### [Aim of the task]
The word "host" marks the lines to find; copy every such line from the data below.

### [Source material]
= = = =

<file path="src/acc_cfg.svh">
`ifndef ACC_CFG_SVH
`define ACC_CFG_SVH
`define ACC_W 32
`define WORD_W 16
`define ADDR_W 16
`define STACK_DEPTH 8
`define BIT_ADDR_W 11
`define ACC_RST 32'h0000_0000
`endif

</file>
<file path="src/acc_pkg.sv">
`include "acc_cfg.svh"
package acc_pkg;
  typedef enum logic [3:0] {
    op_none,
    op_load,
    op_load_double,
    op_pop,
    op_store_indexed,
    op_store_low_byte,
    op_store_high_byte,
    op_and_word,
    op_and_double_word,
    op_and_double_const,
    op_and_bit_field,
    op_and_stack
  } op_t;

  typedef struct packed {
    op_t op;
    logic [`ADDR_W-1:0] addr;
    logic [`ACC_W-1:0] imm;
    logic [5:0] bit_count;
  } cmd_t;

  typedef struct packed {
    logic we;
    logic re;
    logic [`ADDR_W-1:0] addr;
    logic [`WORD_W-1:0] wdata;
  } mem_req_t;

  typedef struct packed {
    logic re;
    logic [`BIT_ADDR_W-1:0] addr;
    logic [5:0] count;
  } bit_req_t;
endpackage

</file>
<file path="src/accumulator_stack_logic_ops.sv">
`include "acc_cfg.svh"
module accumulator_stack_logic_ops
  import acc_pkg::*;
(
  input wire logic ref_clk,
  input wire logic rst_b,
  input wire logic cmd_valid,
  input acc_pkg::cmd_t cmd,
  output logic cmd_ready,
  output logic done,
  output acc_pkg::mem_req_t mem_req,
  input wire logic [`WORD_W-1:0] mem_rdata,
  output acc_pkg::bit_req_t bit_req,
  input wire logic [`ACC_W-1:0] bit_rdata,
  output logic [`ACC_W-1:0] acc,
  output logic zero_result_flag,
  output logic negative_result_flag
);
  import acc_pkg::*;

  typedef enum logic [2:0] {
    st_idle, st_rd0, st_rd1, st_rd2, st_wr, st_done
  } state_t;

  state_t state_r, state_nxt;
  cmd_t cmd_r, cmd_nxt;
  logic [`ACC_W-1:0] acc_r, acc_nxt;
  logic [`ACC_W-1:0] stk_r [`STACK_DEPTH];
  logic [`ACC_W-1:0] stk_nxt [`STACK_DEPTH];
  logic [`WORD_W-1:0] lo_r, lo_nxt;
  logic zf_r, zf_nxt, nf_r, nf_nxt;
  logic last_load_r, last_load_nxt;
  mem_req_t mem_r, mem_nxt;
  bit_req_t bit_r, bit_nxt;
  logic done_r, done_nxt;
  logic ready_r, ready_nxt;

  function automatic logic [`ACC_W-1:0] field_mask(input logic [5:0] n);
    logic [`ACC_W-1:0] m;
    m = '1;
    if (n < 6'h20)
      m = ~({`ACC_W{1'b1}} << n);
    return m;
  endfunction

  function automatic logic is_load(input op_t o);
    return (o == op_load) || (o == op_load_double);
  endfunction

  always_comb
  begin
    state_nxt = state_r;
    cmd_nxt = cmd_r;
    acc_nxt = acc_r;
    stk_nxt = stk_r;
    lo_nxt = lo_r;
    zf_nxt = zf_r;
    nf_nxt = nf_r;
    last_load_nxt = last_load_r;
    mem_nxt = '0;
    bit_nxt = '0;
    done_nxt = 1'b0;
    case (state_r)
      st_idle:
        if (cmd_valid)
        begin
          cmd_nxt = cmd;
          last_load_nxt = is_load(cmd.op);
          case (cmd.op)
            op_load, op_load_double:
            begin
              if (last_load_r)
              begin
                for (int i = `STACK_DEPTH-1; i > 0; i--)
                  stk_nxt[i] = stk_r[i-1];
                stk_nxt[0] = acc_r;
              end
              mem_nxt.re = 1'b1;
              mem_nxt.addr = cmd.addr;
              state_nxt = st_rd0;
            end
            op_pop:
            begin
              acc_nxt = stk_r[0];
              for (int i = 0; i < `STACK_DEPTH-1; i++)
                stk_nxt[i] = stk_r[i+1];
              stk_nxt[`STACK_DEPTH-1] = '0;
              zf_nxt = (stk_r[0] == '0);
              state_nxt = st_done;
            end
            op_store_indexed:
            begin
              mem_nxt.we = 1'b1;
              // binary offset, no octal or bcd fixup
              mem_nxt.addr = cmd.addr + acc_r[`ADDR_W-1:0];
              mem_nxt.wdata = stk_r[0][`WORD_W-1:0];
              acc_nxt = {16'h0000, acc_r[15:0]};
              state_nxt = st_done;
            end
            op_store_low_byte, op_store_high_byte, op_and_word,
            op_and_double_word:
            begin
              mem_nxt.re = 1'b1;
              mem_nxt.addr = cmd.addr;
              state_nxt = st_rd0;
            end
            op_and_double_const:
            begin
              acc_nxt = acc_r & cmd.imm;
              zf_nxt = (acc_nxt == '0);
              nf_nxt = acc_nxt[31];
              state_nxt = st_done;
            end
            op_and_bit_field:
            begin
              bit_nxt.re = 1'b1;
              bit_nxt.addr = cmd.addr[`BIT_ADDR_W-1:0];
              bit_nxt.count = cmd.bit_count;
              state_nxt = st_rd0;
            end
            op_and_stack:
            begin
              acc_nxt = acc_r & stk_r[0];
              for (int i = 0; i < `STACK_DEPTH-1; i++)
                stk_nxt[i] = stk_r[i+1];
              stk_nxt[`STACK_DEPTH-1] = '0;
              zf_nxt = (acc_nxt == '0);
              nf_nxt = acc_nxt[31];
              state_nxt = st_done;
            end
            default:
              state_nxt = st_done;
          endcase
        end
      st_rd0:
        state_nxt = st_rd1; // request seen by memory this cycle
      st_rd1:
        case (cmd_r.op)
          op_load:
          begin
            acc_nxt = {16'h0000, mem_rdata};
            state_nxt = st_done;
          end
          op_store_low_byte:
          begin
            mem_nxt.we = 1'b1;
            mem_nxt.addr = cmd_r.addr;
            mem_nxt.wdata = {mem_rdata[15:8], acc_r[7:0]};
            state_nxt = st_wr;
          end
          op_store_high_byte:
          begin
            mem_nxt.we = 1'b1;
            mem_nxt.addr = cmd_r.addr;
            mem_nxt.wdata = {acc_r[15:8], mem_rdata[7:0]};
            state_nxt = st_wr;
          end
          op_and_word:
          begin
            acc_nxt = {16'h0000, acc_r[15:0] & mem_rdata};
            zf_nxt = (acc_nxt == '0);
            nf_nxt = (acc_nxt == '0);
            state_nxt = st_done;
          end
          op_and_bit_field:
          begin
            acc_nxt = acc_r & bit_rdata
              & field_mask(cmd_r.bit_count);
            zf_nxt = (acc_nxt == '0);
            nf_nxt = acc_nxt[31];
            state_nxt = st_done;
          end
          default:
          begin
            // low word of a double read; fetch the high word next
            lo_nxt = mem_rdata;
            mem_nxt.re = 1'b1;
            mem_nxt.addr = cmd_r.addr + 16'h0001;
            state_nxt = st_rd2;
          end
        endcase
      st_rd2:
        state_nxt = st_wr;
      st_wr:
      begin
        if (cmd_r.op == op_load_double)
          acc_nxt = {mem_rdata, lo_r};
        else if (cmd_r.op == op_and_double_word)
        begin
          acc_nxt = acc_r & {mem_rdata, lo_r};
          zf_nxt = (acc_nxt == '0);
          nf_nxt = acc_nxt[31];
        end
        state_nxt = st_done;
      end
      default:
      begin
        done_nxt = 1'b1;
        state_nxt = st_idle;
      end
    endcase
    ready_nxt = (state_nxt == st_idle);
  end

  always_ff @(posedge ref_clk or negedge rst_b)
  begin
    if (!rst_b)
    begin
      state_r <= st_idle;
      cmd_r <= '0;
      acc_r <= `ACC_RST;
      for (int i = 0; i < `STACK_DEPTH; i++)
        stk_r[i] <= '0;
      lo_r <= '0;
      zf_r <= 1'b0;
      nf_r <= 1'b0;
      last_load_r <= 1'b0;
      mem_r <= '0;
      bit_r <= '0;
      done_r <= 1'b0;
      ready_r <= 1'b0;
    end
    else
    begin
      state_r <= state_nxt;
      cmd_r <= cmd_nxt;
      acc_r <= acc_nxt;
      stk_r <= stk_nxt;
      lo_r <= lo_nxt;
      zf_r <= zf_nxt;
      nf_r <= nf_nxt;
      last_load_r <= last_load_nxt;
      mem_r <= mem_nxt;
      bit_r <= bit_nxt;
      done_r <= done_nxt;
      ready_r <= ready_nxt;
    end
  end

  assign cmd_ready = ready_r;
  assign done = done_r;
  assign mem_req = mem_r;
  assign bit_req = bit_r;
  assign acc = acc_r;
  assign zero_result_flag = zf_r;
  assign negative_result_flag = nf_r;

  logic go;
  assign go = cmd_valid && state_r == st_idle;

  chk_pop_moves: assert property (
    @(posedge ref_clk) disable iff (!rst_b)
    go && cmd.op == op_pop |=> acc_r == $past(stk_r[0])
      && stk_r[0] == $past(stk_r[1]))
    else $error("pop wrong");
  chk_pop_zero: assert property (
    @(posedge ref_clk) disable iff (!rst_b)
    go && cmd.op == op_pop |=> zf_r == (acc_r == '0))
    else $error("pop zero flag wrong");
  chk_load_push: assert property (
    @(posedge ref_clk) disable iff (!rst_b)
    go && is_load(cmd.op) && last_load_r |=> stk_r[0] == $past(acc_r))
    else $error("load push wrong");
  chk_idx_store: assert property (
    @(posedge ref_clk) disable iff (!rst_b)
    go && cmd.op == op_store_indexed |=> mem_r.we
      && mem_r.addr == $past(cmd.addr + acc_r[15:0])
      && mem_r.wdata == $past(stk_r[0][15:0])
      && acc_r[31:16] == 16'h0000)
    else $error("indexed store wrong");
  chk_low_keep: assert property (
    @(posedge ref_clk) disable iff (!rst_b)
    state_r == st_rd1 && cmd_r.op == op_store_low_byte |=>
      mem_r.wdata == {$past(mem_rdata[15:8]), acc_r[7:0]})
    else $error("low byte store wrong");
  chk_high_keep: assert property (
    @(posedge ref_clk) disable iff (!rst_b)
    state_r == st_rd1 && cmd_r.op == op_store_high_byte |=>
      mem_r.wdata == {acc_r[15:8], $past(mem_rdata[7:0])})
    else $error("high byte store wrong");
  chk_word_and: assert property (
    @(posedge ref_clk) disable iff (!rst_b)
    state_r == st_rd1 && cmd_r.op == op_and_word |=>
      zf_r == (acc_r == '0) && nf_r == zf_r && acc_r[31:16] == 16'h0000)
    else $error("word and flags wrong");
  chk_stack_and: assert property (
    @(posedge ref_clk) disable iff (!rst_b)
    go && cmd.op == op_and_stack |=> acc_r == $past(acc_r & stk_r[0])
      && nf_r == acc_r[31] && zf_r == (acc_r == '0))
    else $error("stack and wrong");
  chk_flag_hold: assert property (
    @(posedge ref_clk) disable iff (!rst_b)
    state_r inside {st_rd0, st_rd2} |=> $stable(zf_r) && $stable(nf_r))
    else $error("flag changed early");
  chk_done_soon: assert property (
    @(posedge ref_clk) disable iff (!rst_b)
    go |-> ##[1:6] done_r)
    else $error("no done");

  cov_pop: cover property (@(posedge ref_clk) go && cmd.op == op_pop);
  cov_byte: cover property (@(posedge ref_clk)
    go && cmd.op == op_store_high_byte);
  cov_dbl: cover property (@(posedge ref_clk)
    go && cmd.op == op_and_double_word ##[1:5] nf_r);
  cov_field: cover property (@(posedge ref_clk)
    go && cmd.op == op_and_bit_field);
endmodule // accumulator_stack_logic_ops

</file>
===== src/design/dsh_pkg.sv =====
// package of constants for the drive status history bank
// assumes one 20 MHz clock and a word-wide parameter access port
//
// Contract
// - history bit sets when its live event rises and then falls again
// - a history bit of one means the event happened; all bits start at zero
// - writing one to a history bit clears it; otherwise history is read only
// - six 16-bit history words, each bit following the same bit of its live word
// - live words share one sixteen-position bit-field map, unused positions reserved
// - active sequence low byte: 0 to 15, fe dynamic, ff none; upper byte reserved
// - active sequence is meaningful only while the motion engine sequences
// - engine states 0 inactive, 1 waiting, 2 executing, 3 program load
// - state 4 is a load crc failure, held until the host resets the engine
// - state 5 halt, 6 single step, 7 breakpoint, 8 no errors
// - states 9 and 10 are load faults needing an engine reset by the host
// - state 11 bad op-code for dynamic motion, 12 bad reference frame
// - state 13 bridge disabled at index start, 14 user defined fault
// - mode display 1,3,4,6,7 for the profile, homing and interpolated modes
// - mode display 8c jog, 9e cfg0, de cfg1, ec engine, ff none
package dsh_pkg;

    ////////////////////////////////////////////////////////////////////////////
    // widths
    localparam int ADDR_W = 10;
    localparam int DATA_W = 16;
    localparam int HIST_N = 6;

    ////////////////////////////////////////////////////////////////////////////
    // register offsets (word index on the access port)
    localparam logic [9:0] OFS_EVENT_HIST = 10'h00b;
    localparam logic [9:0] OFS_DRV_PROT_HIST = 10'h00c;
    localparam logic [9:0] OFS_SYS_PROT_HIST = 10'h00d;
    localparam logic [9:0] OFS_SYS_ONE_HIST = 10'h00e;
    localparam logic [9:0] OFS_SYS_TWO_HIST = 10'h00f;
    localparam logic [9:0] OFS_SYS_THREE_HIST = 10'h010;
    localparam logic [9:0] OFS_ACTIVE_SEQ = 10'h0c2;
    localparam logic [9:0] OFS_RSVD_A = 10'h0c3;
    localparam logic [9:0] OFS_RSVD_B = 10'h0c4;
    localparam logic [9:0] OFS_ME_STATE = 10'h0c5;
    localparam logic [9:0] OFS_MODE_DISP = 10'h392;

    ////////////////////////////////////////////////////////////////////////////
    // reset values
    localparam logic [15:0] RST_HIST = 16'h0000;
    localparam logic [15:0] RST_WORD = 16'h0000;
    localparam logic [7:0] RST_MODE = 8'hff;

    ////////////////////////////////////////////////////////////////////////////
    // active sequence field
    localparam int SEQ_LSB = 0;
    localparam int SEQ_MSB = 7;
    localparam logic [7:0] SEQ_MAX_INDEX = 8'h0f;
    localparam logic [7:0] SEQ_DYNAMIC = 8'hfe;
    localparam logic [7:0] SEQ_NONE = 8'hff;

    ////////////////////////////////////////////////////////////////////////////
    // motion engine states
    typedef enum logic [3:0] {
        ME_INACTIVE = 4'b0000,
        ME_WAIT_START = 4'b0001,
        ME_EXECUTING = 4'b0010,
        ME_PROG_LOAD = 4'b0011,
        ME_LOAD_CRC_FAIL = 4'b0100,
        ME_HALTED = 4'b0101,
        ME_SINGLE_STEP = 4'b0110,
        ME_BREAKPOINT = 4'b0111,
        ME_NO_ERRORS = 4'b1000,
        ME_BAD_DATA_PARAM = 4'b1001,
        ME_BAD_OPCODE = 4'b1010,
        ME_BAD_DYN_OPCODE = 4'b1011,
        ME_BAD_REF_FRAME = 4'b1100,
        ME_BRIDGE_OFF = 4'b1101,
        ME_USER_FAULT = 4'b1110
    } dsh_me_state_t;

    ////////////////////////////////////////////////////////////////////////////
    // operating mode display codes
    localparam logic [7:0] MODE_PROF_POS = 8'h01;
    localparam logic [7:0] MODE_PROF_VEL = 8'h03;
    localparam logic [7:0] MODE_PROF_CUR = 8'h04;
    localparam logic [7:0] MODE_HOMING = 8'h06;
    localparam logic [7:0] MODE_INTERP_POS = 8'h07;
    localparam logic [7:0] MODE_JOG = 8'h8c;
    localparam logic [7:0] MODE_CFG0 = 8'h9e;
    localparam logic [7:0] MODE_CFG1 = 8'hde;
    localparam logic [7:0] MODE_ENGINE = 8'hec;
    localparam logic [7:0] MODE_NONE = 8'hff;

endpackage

= = = =

### [Solution to this problem]
// - state 4 is a load crc failure, held until the host resets the engine
// - states 9 and 10 are load faults needing an engine reset by the host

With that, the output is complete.